Brief:
In the entries below, which lines run from the one containing "1784 | 3364 | 0.4223 |" to the one containing "setup_violations: 0"? Copy exactly those lines, ends included, and no others.
"""
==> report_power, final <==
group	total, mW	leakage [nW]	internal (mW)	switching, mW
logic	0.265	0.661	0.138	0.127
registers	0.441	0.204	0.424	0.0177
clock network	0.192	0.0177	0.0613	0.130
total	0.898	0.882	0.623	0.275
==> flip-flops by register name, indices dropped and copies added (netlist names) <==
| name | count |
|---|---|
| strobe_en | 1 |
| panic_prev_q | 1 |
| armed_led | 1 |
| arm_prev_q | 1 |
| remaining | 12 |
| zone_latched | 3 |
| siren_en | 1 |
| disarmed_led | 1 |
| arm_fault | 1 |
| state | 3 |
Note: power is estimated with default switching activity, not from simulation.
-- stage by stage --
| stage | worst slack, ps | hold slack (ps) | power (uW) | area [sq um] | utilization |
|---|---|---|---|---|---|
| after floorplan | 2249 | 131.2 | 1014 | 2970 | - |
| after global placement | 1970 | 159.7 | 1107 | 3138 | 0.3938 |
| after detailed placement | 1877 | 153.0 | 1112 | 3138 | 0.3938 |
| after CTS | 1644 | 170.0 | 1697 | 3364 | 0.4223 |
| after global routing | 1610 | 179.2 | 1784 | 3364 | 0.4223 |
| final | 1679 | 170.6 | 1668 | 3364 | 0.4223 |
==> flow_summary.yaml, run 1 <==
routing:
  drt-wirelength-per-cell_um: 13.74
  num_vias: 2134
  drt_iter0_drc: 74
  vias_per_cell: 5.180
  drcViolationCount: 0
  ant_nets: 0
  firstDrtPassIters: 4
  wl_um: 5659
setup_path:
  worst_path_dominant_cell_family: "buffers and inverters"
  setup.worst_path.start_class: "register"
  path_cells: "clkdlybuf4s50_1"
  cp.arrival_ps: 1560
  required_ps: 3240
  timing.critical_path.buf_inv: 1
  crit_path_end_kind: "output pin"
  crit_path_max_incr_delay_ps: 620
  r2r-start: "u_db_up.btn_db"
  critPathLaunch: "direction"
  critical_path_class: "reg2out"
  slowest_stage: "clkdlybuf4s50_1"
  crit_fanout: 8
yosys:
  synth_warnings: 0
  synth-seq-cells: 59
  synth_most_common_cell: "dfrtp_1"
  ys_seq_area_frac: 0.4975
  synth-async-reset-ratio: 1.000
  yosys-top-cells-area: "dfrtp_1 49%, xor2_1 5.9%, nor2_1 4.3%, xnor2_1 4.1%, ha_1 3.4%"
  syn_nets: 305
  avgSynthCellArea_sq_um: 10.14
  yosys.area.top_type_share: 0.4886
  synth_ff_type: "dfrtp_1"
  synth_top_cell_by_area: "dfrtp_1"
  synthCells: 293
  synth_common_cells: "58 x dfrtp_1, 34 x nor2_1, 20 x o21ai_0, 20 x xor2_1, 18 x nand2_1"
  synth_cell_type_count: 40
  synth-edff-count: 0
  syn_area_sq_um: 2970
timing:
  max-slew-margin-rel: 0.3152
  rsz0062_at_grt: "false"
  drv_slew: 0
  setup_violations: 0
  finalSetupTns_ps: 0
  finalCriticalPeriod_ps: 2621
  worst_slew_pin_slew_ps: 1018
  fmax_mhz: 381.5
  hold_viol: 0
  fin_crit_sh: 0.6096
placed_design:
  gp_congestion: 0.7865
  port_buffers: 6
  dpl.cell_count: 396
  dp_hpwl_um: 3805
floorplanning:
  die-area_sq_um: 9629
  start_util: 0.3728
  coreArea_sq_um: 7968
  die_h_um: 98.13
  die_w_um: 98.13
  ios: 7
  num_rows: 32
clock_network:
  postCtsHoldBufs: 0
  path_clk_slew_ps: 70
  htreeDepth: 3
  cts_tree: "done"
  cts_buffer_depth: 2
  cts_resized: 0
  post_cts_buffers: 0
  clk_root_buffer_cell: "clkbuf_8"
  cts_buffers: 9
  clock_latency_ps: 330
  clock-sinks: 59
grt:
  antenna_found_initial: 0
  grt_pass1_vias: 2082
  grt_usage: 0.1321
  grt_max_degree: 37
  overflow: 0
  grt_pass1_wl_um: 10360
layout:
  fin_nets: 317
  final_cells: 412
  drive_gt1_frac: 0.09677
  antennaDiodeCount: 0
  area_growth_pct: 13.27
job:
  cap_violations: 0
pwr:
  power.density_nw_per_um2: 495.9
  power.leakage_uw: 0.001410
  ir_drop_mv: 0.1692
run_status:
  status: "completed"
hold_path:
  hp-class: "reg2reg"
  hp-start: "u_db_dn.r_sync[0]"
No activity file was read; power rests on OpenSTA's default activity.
"""
Written answer:
| after global routing | 1610 | 179.2 | 1784 | 3364 | 0.4223 |
| final | 1679 | 170.6 | 1668 | 3364 | 0.4223 |
==> flow_summary.yaml, run 1 <==
routing:
  drt-wirelength-per-cell_um: 13.74
  num_vias: 2134
  drt_iter0_drc: 74
  vias_per_cell: 5.180
  drcViolationCount: 0
  ant_nets: 0
  firstDrtPassIters: 4
  wl_um: 5659
setup_path:
  worst_path_dominant_cell_family: "buffers and inverters"
  setup.worst_path.start_class: "register"
  path_cells: "clkdlybuf4s50_1"
  cp.arrival_ps: 1560
  required_ps: 3240
  timing.critical_path.buf_inv: 1
  crit_path_end_kind: "output pin"
  crit_path_max_incr_delay_ps: 620
  r2r-start: "u_db_up.btn_db"
  critPathLaunch: "direction"
  critical_path_class: "reg2out"
  slowest_stage: "clkdlybuf4s50_1"
  crit_fanout: 8
yosys:
  synth_warnings: 0
  synth-seq-cells: 59
  synth_most_common_cell: "dfrtp_1"
  ys_seq_area_frac: 0.4975
  synth-async-reset-ratio: 1.000
  yosys-top-cells-area: "dfrtp_1 49%, xor2_1 5.9%, nor2_1 4.3%, xnor2_1 4.1%, ha_1 3.4%"
  syn_nets: 305
  avgSynthCellArea_sq_um: 10.14
  yosys.area.top_type_share: 0.4886
  synth_ff_type: "dfrtp_1"
  synth_top_cell_by_area: "dfrtp_1"
  synthCells: 293
  synth_common_cells: "58 x dfrtp_1, 34 x nor2_1, 20 x o21ai_0, 20 x xor2_1, 18 x nand2_1"
  synth_cell_type_count: 40
  synth-edff-count: 0
  syn_area_sq_um: 2970
timing:
  max-slew-margin-rel: 0.3152
  rsz0062_at_grt: "false"
  drv_slew: 0
  setup_violations: 0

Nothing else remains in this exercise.